Thanks for your help. I followed the instructions, but there were no changes. To rule out other problems, I created a new GCP environment with a new BigQuery dataset (simple structure), Dataplex, lake, zone, and scan for the BigQuery asset. I double-checked access and permissions throughout. Still, Dataplex reports all scanned BigQuery tables as incompatible.

Regards

John

Since the issue with Dataplex and BigQuery is still happening even in a new Google Cloud environment, it looks like there might be a configuration setting or limitation that needs to address.Here is an approach you can take:

Potential Issues and Additional Checks

  1. Dataplex and BigQuery: How do they work together?

    • Data Asset Types: Double-check how Dataplex handles your data. Data in Google Cloud Storage is treated differently from tables within BigQuery itself. Make sure our setup is in sync with what we're trying to manage.
    • Integration: is Dataplex is directly integrated with BigQuery datasets, not just scanning them like external sources?
  2. Scanning Capabilities of Dataplex:

    • Discovery Settings: Verify the settings for scanning BigQuery assets in Dataplex. Is it configured to include BigQuery tables, not just GCS data?
    • Asset Handling: When scanning, does Dataplex have specific rules for BigQuery tables (and are we treating native tables differently from external tables)?
  3. Compatibility Requirements:

    • Compatibility Matrix: Have you checked the Dataplex documentation for any special requirements for BigQuery tables?
    • Feature Availability: Are all the features you need for this integration enabled and up-to-date in Dataplex?

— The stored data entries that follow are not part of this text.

### src/rtl/fpnew_lane_sequencer.sv
// rtl/fpnew_lane_sequencer.sv - time-multiplexes one scalar FP lane unit across all lanes of a wide op
// Issues one lane slice per handshake, reassembles returned lane results and OR-collapses their status.
module fpnew_lane_sequencer #(
   parameter int unsigned Width       = 32,
   parameter int unsigned FpWidth     = 16,
   parameter int unsigned NumOperands = 3,
   parameter int unsigned TagWidth    = 1,
   localparam int unsigned NUM_LANES  = Width / FpWidth,
   localparam int unsigned LIDX_W     = (NUM_LANES > 1) ? $clog2(NUM_LANES) : 1
) (
   input  logic                           clk_i,
   input  logic                           rst_i,
   input  logic                           in_valid_i,
   output logic                           in_ready_o,
   input  logic [NumOperands*Width-1:0]   operands_i,
   input  logic                           vectorial_op_i,
   input  logic [TagWidth-1:0]            tag_i,
   input  logic                           flush_i,
   output logic                           lane_valid_o,
   input  logic                           lane_ready_i,
   output logic [NumOperands*FpWidth-1:0] lane_operands_o,
   output logic [LIDX_W-1:0]              lane_idx_o,
   input  logic                           lane_res_valid_i,
   output logic                           lane_res_ready_o,
   input  logic [FpWidth-1:0]             lane_res_i,
   input  logic [4:0]                     lane_status_i,
   input  logic                           lane_ext_bit_i,
   output logic                           out_valid_o,
   input  logic                           out_ready_i,
   output logic [Width-1:0]               result_o,
   output logic [4:0]                     status_o,
   output logic                           extension_bit_o,
   output logic [TagWidth-1:0]            tag_o,
   output logic                           busy_o
);
   localparam int unsigned CNT_W = $clog2(NUM_LANES + 1);

   typedef enum logic [1:0] {IDLE, RUN, DONE, DRAIN} state_e;

   state_e                       state_q;
   logic [NumOperands*Width-1:0] ops_q;
   logic                         vec_q;
   logic [CNT_W-1:0]             n_lanes_q;
   logic [CNT_W-1:0]             iss_cnt_q;
   logic [CNT_W-1:0]             ret_cnt_q;
   logic [CNT_W-1:0]             ret_inc;
   logic [CNT_W-1:0]             outstanding_nxt;
   logic [Width-1:0]             result_q;
   logic [4:0]                   status_q;
   logic                         ext_q;
   logic [TagWidth-1:0]          tag_q;
   logic                         issue_fire;
   logic                         ret_fire;

   assign in_ready_o       = (state_q == IDLE);
   assign busy_o           = (state_q != IDLE);
   assign out_valid_o      = (state_q == DONE);
   assign lane_valid_o     = (state_q == RUN) && (iss_cnt_q < n_lanes_q);
   assign lane_res_ready_o = (state_q == RUN) || (state_q == DRAIN);
   assign lane_idx_o       = iss_cnt_q[LIDX_W-1:0];
   assign issue_fire       = lane_valid_o && lane_ready_i;
   assign ret_fire         = lane_res_valid_i && lane_res_ready_o;
   assign ret_inc          = ret_cnt_q + CNT_W'(1);
   // Lane results still owed by the lane unit after this cycle's handshakes settle.
   assign outstanding_nxt  = iss_cnt_q + CNT_W'(issue_fire) - ret_cnt_q - CNT_W'(ret_fire);

   assign result_o         = result_q;
   assign status_o         = status_q;
   assign extension_bit_o  = ext_q;
   assign tag_o            = tag_q;

   always_comb begin
      lane_operands_o = '0;
      for (int l = 0; l < NUM_LANES; l++) begin
         if (iss_cnt_q == CNT_W'(l)) begin
            for (int i = 0; i < NumOperands; i++) begin
               lane_operands_o[i*FpWidth +: FpWidth] = ops_q[i*Width + l*FpWidth +: FpWidth];
            end
         end
      end
   end

   always_ff @(posedge clk_i) begin
      if (rst_i) begin
         state_q   <= IDLE;
         ops_q     <= '0;
         vec_q     <= 1'b0;
         n_lanes_q <= '0;
         iss_cnt_q <= '0;
         ret_cnt_q <= '0;
         result_q  <= '0;
         status_q  <= '0;
         ext_q     <= 1'b0;
         tag_q     <= '0;
      end else begin
         case (state_q)
            IDLE: begin
               if (in_valid_i) begin
                  ops_q     <= operands_i;
                  vec_q     <= vectorial_op_i;
                  n_lanes_q <= vectorial_op_i ? CNT_W'(NUM_LANES) : CNT_W'(1);
                  tag_q     <= tag_i;
                  status_q  <= '0;
                  iss_cnt_q <= '0;
                  ret_cnt_q <= '0;
                  state_q   <= RUN;
               end
            end
            RUN: begin
               if (issue_fire) iss_cnt_q <= iss_cnt_q + CNT_W'(1);
               if (ret_fire) begin
                  ret_cnt_q <= ret_inc;
                  status_q  <= status_q | lane_status_i;
                  if (ret_cnt_q == '0) ext_q <= lane_ext_bit_i;
                  // A scalar result is NaN-boxed / sign-extended with lane 0's extension bit.
                  for (int l = 0; l < NUM_LANES; l++) begin
                     if (ret_cnt_q == CNT_W'(l))
                        result_q[l*FpWidth +: FpWidth] <= lane_res_i;
                     else if (!vec_q && ret_cnt_q == '0)
                        result_q[l*FpWidth +: FpWidth] <= {FpWidth{lane_ext_bit_i}};
                  end
               end
               if (flush_i)
                  state_q <= (outstanding_nxt == '0) ? IDLE : DRAIN;
               else if (ret_fire && ret_inc == n_lanes_q)
                  state_q <= DONE;
            end
            DONE: begin
               if (flush_i || out_ready_i) state_q <= IDLE;
            end
            DRAIN: begin
               if (ret_fire) begin
                  ret_cnt_q <= ret_inc;
                  if (ret_inc == iss_cnt_q) state_q <= IDLE;
               end
            end
            default: state_q <= IDLE;
         endcase
      end
   end
endmodule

Next Steps to Troubleshoot

  • Verify Dataplex Setup:
    • Check your Dataplex configuration specifically for BigQuery datasets (not just GCS).
    • Ensure scanning includes BigQuery tables as native assets.
  • Validate Metadata:
    • Double-check metadata syncing in Dataplex.
    • Make sure BigQuery table metadata is up-to-date and configured properly.
  • Inspect Logs:
    • Look closely at Dataplex logs for any errors or warnings about BigQuery table integration.
  • Test a Minimal Setup:
    • Create a very basic BigQuery table and a simple Dataplex configuration to rule out complex issues.

Refreshing and Synchronizing Metadata:

  • Open the Dataplex console, go to your Lake and Zone, then find the option to refresh or resync metadata.
  • Keep an eye on logs during this process.